## Exercise instructions:
Return only that part of the material below which starts with the line containing "power by group" and goes on through the line containing "nFillCells = 990", restated exactly.

## Input for this task:
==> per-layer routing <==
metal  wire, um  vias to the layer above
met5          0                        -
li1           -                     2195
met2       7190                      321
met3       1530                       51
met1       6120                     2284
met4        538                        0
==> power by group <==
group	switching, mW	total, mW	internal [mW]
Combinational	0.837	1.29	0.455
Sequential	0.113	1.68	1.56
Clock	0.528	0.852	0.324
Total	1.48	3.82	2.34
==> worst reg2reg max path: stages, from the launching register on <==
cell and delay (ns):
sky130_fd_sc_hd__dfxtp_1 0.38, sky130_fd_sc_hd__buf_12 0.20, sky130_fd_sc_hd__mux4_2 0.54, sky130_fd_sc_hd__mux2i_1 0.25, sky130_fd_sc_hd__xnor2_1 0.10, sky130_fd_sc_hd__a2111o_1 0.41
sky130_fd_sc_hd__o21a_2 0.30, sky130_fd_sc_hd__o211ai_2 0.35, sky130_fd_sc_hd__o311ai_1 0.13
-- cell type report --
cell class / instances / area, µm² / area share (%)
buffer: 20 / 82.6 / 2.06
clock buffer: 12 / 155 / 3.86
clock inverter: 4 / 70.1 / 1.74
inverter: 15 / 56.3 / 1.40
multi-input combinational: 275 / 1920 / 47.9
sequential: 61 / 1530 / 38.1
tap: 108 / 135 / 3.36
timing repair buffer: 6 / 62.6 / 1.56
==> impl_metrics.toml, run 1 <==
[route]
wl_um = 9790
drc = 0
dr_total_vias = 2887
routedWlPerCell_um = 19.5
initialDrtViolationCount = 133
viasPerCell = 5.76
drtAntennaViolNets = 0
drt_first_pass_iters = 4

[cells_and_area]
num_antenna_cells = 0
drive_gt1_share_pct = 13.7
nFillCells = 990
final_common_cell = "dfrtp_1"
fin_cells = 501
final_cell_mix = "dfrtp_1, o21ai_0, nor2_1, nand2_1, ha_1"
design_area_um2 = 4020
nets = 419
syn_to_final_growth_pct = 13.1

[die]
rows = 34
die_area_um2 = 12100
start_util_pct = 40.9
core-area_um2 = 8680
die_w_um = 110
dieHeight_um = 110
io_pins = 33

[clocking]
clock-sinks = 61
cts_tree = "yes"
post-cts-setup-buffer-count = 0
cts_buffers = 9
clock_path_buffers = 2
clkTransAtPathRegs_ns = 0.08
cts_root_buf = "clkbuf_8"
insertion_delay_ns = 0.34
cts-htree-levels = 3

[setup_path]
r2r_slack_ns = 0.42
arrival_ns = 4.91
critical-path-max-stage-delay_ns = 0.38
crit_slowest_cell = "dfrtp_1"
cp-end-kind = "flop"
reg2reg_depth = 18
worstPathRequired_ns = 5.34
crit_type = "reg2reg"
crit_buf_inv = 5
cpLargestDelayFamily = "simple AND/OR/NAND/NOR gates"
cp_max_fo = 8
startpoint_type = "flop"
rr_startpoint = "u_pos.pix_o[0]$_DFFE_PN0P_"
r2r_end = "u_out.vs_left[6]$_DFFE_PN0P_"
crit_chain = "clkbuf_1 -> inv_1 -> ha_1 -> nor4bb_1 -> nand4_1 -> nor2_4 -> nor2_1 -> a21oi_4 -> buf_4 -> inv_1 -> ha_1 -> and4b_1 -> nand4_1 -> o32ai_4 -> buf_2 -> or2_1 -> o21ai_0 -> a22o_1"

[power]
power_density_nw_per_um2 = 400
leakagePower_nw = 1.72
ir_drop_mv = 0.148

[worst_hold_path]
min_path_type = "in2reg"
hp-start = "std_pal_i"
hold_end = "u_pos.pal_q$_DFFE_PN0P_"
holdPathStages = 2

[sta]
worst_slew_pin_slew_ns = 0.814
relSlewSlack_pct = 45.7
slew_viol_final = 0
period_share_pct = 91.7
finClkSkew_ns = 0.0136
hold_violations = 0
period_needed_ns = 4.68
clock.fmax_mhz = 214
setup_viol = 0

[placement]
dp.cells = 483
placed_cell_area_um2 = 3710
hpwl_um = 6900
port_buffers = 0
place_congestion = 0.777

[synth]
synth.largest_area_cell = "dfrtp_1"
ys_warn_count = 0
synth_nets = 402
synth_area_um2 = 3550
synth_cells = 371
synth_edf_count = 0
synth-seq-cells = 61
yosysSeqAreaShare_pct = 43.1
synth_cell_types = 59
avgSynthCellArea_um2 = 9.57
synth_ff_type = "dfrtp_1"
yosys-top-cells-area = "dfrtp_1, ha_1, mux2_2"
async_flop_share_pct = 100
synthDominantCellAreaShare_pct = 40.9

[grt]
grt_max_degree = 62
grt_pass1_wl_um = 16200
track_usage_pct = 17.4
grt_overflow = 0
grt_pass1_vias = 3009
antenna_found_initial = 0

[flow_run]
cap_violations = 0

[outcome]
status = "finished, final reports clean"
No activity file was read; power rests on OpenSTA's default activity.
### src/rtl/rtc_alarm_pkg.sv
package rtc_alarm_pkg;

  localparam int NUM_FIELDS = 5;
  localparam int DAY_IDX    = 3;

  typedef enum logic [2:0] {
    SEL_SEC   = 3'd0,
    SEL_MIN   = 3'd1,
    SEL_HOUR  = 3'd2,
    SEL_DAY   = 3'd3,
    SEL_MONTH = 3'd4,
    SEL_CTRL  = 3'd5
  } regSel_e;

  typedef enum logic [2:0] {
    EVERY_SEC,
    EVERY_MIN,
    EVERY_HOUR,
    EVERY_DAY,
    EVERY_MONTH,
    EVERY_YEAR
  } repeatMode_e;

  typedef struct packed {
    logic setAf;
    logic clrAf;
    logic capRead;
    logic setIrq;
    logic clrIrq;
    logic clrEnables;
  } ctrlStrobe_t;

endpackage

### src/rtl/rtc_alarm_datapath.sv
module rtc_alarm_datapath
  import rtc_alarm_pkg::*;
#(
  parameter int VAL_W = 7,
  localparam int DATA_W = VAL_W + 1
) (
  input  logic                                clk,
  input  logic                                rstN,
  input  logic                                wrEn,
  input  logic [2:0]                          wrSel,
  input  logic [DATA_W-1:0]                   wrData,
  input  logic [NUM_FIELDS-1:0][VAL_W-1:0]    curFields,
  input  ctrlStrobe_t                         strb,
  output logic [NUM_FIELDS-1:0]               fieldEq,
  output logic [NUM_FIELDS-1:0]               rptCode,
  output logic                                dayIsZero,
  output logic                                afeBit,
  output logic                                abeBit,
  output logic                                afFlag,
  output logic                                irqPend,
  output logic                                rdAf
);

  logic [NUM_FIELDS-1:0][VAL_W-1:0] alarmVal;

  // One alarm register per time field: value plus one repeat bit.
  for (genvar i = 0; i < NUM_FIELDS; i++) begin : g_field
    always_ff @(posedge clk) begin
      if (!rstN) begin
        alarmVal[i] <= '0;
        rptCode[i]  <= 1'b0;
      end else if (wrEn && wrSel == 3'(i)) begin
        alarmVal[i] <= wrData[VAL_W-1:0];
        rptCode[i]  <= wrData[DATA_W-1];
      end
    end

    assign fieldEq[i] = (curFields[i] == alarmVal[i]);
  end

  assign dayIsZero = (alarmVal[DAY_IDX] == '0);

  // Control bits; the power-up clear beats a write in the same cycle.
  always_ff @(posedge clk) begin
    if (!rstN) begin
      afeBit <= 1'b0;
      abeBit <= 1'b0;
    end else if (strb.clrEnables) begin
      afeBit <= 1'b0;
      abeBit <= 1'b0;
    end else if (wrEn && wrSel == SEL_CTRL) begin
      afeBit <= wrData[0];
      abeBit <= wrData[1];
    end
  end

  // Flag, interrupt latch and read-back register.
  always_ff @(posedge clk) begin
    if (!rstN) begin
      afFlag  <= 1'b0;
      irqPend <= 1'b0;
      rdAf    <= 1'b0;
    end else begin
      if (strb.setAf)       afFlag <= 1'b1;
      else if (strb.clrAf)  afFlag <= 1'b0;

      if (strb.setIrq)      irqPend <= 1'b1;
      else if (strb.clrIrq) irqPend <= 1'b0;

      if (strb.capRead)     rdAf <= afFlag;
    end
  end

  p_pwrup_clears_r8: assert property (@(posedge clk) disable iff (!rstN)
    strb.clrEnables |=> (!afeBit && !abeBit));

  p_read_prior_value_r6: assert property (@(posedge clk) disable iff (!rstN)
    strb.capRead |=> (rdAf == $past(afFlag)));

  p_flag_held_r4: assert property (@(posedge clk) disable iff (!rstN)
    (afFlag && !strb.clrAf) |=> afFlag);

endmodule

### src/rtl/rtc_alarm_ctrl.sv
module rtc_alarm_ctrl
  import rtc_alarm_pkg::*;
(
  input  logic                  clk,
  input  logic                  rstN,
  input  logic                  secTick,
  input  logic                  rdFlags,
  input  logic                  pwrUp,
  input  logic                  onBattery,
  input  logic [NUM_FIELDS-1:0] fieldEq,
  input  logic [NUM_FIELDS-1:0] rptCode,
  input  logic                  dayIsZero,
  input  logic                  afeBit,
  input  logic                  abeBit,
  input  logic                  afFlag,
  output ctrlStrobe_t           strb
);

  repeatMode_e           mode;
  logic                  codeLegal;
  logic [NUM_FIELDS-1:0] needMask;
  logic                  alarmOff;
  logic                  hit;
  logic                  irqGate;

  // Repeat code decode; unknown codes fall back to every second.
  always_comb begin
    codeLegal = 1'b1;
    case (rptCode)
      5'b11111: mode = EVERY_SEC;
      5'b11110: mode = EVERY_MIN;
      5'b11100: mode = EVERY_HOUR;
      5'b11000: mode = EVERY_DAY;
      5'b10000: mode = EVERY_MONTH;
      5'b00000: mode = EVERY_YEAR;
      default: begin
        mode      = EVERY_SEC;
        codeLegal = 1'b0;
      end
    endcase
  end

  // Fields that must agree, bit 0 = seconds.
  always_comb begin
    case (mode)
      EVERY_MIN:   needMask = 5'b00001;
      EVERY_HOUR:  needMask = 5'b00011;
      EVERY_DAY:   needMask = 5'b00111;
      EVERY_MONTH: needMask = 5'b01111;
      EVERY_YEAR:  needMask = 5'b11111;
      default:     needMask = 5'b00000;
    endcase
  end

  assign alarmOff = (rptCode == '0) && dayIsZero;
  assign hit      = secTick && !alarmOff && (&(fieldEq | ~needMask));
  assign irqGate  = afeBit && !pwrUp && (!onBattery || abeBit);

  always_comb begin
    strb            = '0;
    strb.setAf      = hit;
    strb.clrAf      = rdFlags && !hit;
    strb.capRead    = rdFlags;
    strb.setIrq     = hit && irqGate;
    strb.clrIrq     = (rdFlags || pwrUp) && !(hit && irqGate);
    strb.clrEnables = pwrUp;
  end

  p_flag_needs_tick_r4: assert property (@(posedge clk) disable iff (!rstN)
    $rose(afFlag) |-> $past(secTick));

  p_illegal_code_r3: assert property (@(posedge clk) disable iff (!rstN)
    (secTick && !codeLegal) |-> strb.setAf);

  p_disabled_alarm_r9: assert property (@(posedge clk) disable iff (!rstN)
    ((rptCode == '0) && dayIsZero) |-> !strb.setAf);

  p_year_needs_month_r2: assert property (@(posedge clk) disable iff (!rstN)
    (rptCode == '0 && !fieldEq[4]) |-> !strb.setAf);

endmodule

## Expected output:
==> power by group <==
group	switching, mW	total, mW	internal [mW]
Combinational	0.837	1.29	0.455
Sequential	0.113	1.68	1.56
Clock	0.528	0.852	0.324
Total	1.48	3.82	2.34
==> worst reg2reg max path: stages, from the launching register on <==
cell and delay (ns):
sky130_fd_sc_hd__dfxtp_1 0.38, sky130_fd_sc_hd__buf_12 0.20, sky130_fd_sc_hd__mux4_2 0.54, sky130_fd_sc_hd__mux2i_1 0.25, sky130_fd_sc_hd__xnor2_1 0.10, sky130_fd_sc_hd__a2111o_1 0.41
sky130_fd_sc_hd__o21a_2 0.30, sky130_fd_sc_hd__o211ai_2 0.35, sky130_fd_sc_hd__o311ai_1 0.13
-- cell type report --
cell class / instances / area, µm² / area share (%)
buffer: 20 / 82.6 / 2.06
clock buffer: 12 / 155 / 3.86
clock inverter: 4 / 70.1 / 1.74
inverter: 15 / 56.3 / 1.40
multi-input combinational: 275 / 1920 / 47.9
sequential: 61 / 1530 / 38.1
tap: 108 / 135 / 3.36
timing repair buffer: 6 / 62.6 / 1.56
==> impl_metrics.toml, run 1 <==
[route]
wl_um = 9790
drc = 0
dr_total_vias = 2887
routedWlPerCell_um = 19.5
initialDrtViolationCount = 133
viasPerCell = 5.76
drtAntennaViolNets = 0
drt_first_pass_iters = 4

[cells_and_area]
num_antenna_cells = 0
drive_gt1_share_pct = 13.7
nFillCells = 990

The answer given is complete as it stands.